Saturday, November 7, 2009

A Hunting We Will Go, Well, Not Me

This is the house that Bob built.


Tis the season in Minnesota to see people dressed in bright orange and heading into the woods.


It's the deer hunting opening weekend here in my great state. Young One and D are heading up North to the family log cabin that my dad built. They'll bond, scratch, shoot stuff, and generally have a good time. It's their thing.


If my cold gets better, I'll visit my grandma and we'll have dinner with the hunters on Saturday night. Can't go exposing her to the germs, so I'm hoping this is short lived. If I'm still sniffling, I'll stay home and have some alone time.

Friday, November 6, 2009

And Somewhere in the Middle Lies the Truth

Warning, you're all gonna die. Details after this commercial break...
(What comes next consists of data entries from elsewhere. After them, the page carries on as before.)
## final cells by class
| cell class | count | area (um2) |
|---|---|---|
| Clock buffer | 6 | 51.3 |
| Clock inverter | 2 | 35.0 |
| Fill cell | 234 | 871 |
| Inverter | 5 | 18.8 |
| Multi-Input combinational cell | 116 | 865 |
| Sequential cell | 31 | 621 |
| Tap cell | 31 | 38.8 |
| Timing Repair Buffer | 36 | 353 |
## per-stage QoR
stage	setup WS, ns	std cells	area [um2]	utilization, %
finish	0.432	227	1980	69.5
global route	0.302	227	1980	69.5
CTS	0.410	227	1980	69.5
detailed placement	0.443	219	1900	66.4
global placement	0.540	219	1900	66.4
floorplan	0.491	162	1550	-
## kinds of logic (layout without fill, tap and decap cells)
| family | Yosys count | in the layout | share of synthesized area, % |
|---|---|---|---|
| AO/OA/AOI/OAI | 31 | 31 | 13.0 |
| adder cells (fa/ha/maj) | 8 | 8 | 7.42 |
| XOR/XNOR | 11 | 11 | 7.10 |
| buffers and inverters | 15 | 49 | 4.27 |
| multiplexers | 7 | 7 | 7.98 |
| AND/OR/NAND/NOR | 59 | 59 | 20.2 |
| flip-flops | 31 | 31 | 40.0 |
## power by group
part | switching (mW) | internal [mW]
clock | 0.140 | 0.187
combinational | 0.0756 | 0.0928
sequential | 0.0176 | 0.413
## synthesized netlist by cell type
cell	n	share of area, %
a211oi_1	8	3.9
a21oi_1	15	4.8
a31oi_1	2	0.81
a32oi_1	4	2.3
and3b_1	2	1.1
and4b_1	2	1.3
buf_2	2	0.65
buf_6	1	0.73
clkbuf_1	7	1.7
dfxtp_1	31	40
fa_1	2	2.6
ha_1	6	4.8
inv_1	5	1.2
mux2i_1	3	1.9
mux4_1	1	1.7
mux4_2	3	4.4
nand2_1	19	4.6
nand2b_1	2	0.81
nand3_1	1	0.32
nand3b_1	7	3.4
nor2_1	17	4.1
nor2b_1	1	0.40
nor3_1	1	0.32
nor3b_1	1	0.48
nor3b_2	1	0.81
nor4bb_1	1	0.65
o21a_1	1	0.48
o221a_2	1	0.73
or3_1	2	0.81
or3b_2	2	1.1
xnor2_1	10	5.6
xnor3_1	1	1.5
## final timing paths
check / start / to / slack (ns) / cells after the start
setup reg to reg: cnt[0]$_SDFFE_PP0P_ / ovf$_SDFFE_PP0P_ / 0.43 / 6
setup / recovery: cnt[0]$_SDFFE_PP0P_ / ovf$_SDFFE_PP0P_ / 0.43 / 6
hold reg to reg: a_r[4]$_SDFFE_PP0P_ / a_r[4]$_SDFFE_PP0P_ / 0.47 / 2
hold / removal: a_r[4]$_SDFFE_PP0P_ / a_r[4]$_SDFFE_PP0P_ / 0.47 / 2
The Swine Hysteria is getting to me.

On one side we have the "if it bleeds, it leads" news programming that is gaining momentum. On the other, the fear mongers touting the misuse of vaccinations, the fear of Thimerosol and other injection preservatives.

I don't know who to believe.

I sat through Teresa Forcades' video with a skeptical mind. She does touch on some truths that we should be alarmed about. The changing of the definition of pandemic by the World Health Organization must be addressed.

Some of the journal articles she quotes do not exist. BUT, she opens another side to discussion and for us to make educated decisions about whether or not to vaccinate.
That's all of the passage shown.